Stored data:
>>>>
File: config.mk
export PLATFORM = sky130hd
export DESIGN_NAME = wav_pcm16_stream_parser_unit
export DESIGN_NICKNAME = d
export VERILOG_FILES = /design/src/hw/rtl/wpp_pkg.sv /design/src/hw/rtl/wpp_parser.sv /design/src/hw/rtl/wpp_result_queue.sv /design/src/hw/rtl/wav_pcm16_stream_parser_unit.sv
export SDC_FILE = /design/constraint.sdc
export NUM_CORES = 1
export LEC_CHECK = 0
export BUFFER_PORTS_ARGS = -buffer_cell sky130_fd_sc_hd__buf_2
export CORE_MARGIN = 3
export CORE_UTILIZATION = 58
export DETAILED_ROUTE_END_ITERATION = 8
export GPL_ROUTABILITY_DRIVEN = 0
export PLACE_DENSITY = 0.84
export SLEW_MARGIN = 20
export SYNTH_ARGS = -nofsm -noshare
export SYNTH_HDL_FRONTEND = slang
export SYNTH_SLANG_ARGS = --single-unit
export TNS_END_PERCENT = 1
File: constraint.sdc
create_clock -name clk -period 8.3 [get_ports clk]
set_input_delay 0 -clock clk [delete_from_list [all_inputs] [get_ports clk]]
set_output_delay 0 -clock clk [all_outputs]
set_load 0.05 [all_outputs]
<file path="src/hdl/sgwu_pkg.sv">
// ----------------------------------------------------------------------------
// sgwu_pkg: shared types, constants and exp helpers
// Register indexes, field widths, pipeline tags and the 2^-y table.
// ----------------------------------------------------------------------------
package sgwu_pkg;

  localparam int CFG_IDX_W  = 3;
  localparam int CFG_DATA_W = 24;
  localparam int TIME_W     = 32;
  localparam int MU_W       = 24;
  localparam int PRM_W      = 16;
  localparam int IDX_W      = 16;
  localparam int WGT_W      = 16;

  // Window divider: quotient bits (one per stage) and remainder width.
  localparam int QW    = 25;
  localparam int REM_W = 32;

  localparam logic [CFG_IDX_W-1:0] REG_MU_P    = 3'd0;
  localparam logic [CFG_IDX_W-1:0] REG_SIGMA_P = 3'd1;
  localparam logic [CFG_IDX_W-1:0] REG_ALPHA_P = 3'd2;
  localparam logic [CFG_IDX_W-1:0] REG_MU_D    = 3'd3;
  localparam logic [CFG_IDX_W-1:0] REG_SIGMA_D = 3'd4;
  localparam logic [CFG_IDX_W-1:0] REG_BETA_D  = 3'd5;
  localparam logic [CFG_IDX_W-1:0] REG_GAIN_P  = 3'd6;
  localparam logic [CFG_IDX_W-1:0] REG_GAIN_D  = 3'd7;

  localparam logic [16:0] LOG2E_Q16 = 17'd94548;
  localparam logic [17:0] TWO_Q16   = 18'd131072;

  typedef struct packed {
    logic             op;
    logic [IDX_W-1:0] idx;
    logic [WGT_W-1:0] w;
  } tag_t;

  typedef struct packed {
    tag_t        tag;
    logic        far;
    logic [33:0] p;
  } div_side_t;

  // 2^(-j/16) in Q.16.
  function automatic logic [16:0] pow2_neg(input logic [4:0] j);
    logic [16:0] v;
    case (j)
      5'd0:    v = 17'd65536;
      5'd1:    v = 17'd62757;
      5'd2:    v = 17'd60097;
      5'd3:    v = 17'd57549;
      5'd4:    v = 17'd55109;
      5'd5:    v = 17'd52773;
      5'd6:    v = 17'd50535;
      5'd7:    v = 17'd48393;
      5'd8:    v = 17'd46341;
      5'd9:    v = 17'd44376;
      5'd10:   v = 17'd42495;
      5'd11:   v = 17'd40693;
      5'd12:   v = 17'd38968;
      5'd13:   v = 17'd37316;
      5'd14:   v = 17'd35734;
      5'd15:   v = 17'd34219;
      default: v = 17'd32768;
    endcase
    return v;
  endfunction

  // First half of exp(-x): scale a saturated Q.16 argument by log2(e).
  function automatic logic [23:0] exp_scale(input logic [22:0] x);
    logic [39:0] prod;
    prod = {17'b0, x} * {23'b0, LOG2E_Q16};
    return prod[39:16];
  endfunction

  // Second half of exp(-x): table, linear interpolation and integer shift.
  function automatic logic [16:0] exp_pow2(input logic [23:0] y);
    logic [16:0] lo;
    logic [16:0] hi;
    logic [11:0] diff;
    logic [23:0] corr;
    logic [16:0] v;
    lo   = pow2_neg({1'b0, y[15:12]});
    hi   = pow2_neg({1'b0, y[15:12]} + 5'd1);
    diff = 12'(lo - hi);
    corr = {12'b0, diff} * {12'b0, y[11:0]};
    v    = lo - {5'b0, corr[23:12]};
    if (|y[23:21]) begin
      return 17'd0;
    end
    return v >> y[20:16];
  endfunction

endpackage

</file>
<file path="src/hdl/sgwu_div.sv">
// ----------------------------------------------------------------------------
// sgwu_div: pipelined restoring divider for the window exponent
// One quotient bit per stage, side data travelling alongside.
// ----------------------------------------------------------------------------
module sgwu_div import sgwu_pkg::*; (
  input  logic             clk_i,
  input  logic             rst_ni,
  input  logic             in_valid_i,
  output logic             in_ready_o,
  input  logic [REM_W-1:0] dividend_hi_i,
  input  logic [QW-1:0]    dividend_lo_i,
  input  logic [REM_W-1:0] divisor_i,
  input  div_side_t        side_i,
  output logic             out_valid_o,
  input  logic             out_ready_i,
  output logic [QW-1:0]    quotient_o,
  output div_side_t        side_o
);

  logic [QW-1:0]    v_q;
  logic [QW-1:0]    en;
  logic [REM_W-1:0] rem_q [QW];
  logic [QW-1:0]    low_q [QW];
  logic [QW-1:0]    quo_q [QW];
  logic [REM_W-1:0] dvs_q [QW];
  div_side_t        side_q [QW];

  // A stage takes new data when it is empty or its successor moves on.
  always_comb begin
    en[QW-1] = !v_q[QW-1] || out_ready_i;
    for (int k = QW - 2; k >= 0; k--) begin
      en[k] = !v_q[k] || en[k+1];
    end
  end

  for (genvar k = 0; k < QW; k++) begin : g_stage
    logic             v_in;
    logic [REM_W-1:0] rem_in;
    logic [QW-1:0]    low_in;
    logic [QW-1:0]    quo_in;
    logic [REM_W-1:0] dvs_in;
    div_side_t        side_in;
    logic [REM_W:0]   trial;
    logic             ge;
    logic [REM_W:0]   diff;

    if (k == 0) begin : g_first
      assign v_in    = in_valid_i;
      assign rem_in  = dividend_hi_i;
      assign low_in  = dividend_lo_i;
      assign quo_in  = '0;
      assign dvs_in  = divisor_i;
      assign side_in = side_i;
    end else begin : g_next
      assign v_in    = v_q[k-1];
      assign rem_in  = rem_q[k-1];
      assign low_in  = low_q[k-1];
      assign quo_in  = quo_q[k-1];
      assign dvs_in  = dvs_q[k-1];
      assign side_in = side_q[k-1];
    end

    assign trial = {rem_in, low_in[QW-1]};
    assign ge    = trial >= {1'b0, dvs_in};
    assign diff  = ge ? (trial - {1'b0, dvs_in}) : trial;

    always_ff @(posedge clk_i or negedge rst_ni) begin
      if (!rst_ni) begin
        v_q[k] <= 1'b0;
      end else if (en[k]) begin
        v_q[k] <= v_in;
      end
    end

    always_ff @(posedge clk_i) begin
      if (en[k]) begin
        rem_q[k]  <= diff[REM_W-1:0];
        low_q[k]  <= {low_in[QW-2:0], 1'b0};
        quo_q[k]  <= {quo_in[QW-2:0], ge};
        dvs_q[k]  <= dvs_in;
        side_q[k] <= side_in;
      end
    end
  end

  assign in_ready_o  = en[0];
  assign out_valid_o = v_q[QW-1];
  assign quotient_o  = quo_q[QW-1];
  assign side_o      = side_q[QW-1];

endmodule

</file>
<file path="config.mk">
export PLATFORM = sky130hd
export DESIGN_NAME = sgwu_div
export DESIGN_NICKNAME = d
export VERILOG_FILES = /design/src/hdl/sgwu_pkg.sv /design/src/hdl/sgwu_div.sv
export SDC_FILE = /design/constraint.sdc
export NUM_CORES = 2
export LEC_CHECK = 0
export ABC_AREA = 1
export BUFFER_PORTS_ARGS = -buffer_cell sky130_fd_sc_hd__buf_2
export CAP_MARGIN = 10
export CORE_AREA = 3 3 616 465
export CTS_BUF_LIST = sky130_fd_sc_hd__clkbuf_2 sky130_fd_sc_hd__clkbuf_4 sky130_fd_sc_hd__clkbuf_8
export CTS_CLUSTER_DIAMETER = 150
export DETAILED_ROUTE_END_ITERATION = 7
export DIE_AREA = 0 0 619 468
export PLACE_DENSITY = 0.72
export SLEW_MARGIN = 20
export SYNTH_ARGS = -nofsm -noshare
export SYNTH_HDL_FRONTEND = slang
export SYNTH_MEMORY_MAX_BITS = 65536
export SYNTH_SLANG_ARGS = --single-unit
</file>
<file path="constraint.sdc">
create_clock -name clk_i -period 50.7 [get_ports clk_i]
set_clock_uncertainty 0.05 [all_clocks]
set_input_delay 2.535 -clock clk_i [delete_from_list [all_inputs] [get_ports clk_i]]
set_output_delay 2.535 -clock clk_i [all_outputs]
set_load 0.005 [all_outputs]
</file>
==> Word-level counts from Yosys, hierarchy flattened <==
Memory sizes are Yosys's and may differ from the RTL's.
Cells that the tools add are included.
{ "word_totals": {"reg_bits": 25, "ram_bits": 4525, "output_inout_bits": 95, "n_memories": 5, "in_bits": 161, "word_cells": 205} }
{ "mem_list": {"columns": ["memory", "depth", "word_bits", "rd", "rd_clocked_by_memory_dff", "wr", "line_no", "source"], "rows": [
  ["side_q", 25, 68, 25, 0, 25, "sgwu_div.sv:26", "div_side_t side_q [QW];"],
  ["dvs_q", 25, 32, 24, 0, 25, "sgwu_div.sv:25", "logic [REM_W-1:0] dvs_q [QW];"],
  ["rem_q", 25, 32, 24, 0, 25, "sgwu_div.sv:22", "logic [REM_W-1:0] rem_q [QW];"],
  ["quo_q", 25, 25, 25, 0, 25, "sgwu_div.sv:24", "logic [QW-1:0] quo_q [QW];"],
  ["low_q", 25, 24, 24, 0, 25, "sgwu_div.sv:23", "logic [QW-1:0] low_q [QW];"]
]} }
{ "op_classes": {"muxes": 75, "reduce_logical": 50, "order_cmp": 25, "addsub": 25} }
{ "op_table": {"columns": ["cell", "count"], "rows": [
  ["$ge A33 B32 Y1", 25],
  ["$mux W32", 25],
  ["$sub A32 B32 Y32", 25],
  ["$mux W1", 50],
  ["$logic_not A1 Y1", 25],
  ["$logic_or A1 B1 Y1", 25]
]} }

==> Longest topological paths before layout <==
{ "depth": {"ltp_word": 28, "depth_mapped": 21, "mapped_depth_nobuf": 21} }

==> Least setup slack after synthesis <==
Ideal clock, no wire load.
{ "synth_path": {"kind": "input to output", "start": "in out_ready_i", "end": "out in_ready_o", "path_slack_ns": 29.592, "t_arrival_ns": 18.523, "n_path_buf": 0, "cell_stages": 14, "t_required_ns": 48.115, "path_cell_list": "inv_1 > nand3_2 > nor2_4 > nand4_4 > nor2_4 > nand4_4 > nor2_4 > nand4_4 > nor2_4 > nand4_4 > nor2_4 > nand4_4 > nor2_4 > nand3_2"} }
{ "synth_between": {"elab_chain_len": 25} }
{ "synth_lines": {"columns": ["element", "line_no", "source"], "rows": [
  ["from (decl)", "sgwu_div.sv:15", "input logic out_ready_i,"],
  ["$logic_or A1 B1 Y1", "sgwu_div.sv:30", "en[QW-1] = !v_q[QW-1] || out_ready_i;"],
  ["$logic_or A1 B1 Y1", "sgwu_div.sv:32", "en[k] = !v_q[k] || en[k+1];"],
  ["named net en[23]", "sgwu_div.sv:21", "logic [QW-1:0] en;"],
  ["$logic_or A1 B1 Y1 (4 in series)", "sgwu_div.sv:32", null],
  ["named net en[19]", "sgwu_div.sv:21", null],
  ["$logic_or A1 B1 Y1 (4 in series)", "sgwu_div.sv:32", null],
  ["named net en[15]", "sgwu_div.sv:21", null],
  ["$logic_or A1 B1 Y1 (4 in series)", "sgwu_div.sv:32", null],
  ["named net en[11]", "sgwu_div.sv:21", null],
  ["$logic_or A1 B1 Y1 (4 in series)", "sgwu_div.sv:32", null],
  ["named net en[7]", "sgwu_div.sv:21", null],
  ["$logic_or A1 B1 Y1 (4 in series)", "sgwu_div.sv:32", null],
  ["named net en[3]", "sgwu_div.sv:21", null],
  ["$logic_or A1 B1 Y1 (3 in series)", "sgwu_div.sv:32", null],
  ["to (decl)", "sgwu_div.sv:9", "output logic in_ready_o,"]
]} }
The timed path passes the listed nets, and every way through them passes these cells.

==> Worst setup path in the final report <==
Same ends and word-level chain as after synthesis.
<<<<
**To do**:
Please return every line from the first one in the records above down to the line containing "export NUM_CORES = 1", including both, exactly as written and nothing more.

**Result of this task**:
File: config.mk
export PLATFORM = sky130hd
export DESIGN_NAME = wav_pcm16_stream_parser_unit
export DESIGN_NICKNAME = d
export VERILOG_FILES = /design/src/hw/rtl/wpp_pkg.sv /design/src/hw/rtl/wpp_parser.sv /design/src/hw/rtl/wpp_result_queue.sv /design/src/hw/rtl/wav_pcm16_stream_parser_unit.sv
export SDC_FILE = /design/constraint.sdc
export NUM_CORES = 1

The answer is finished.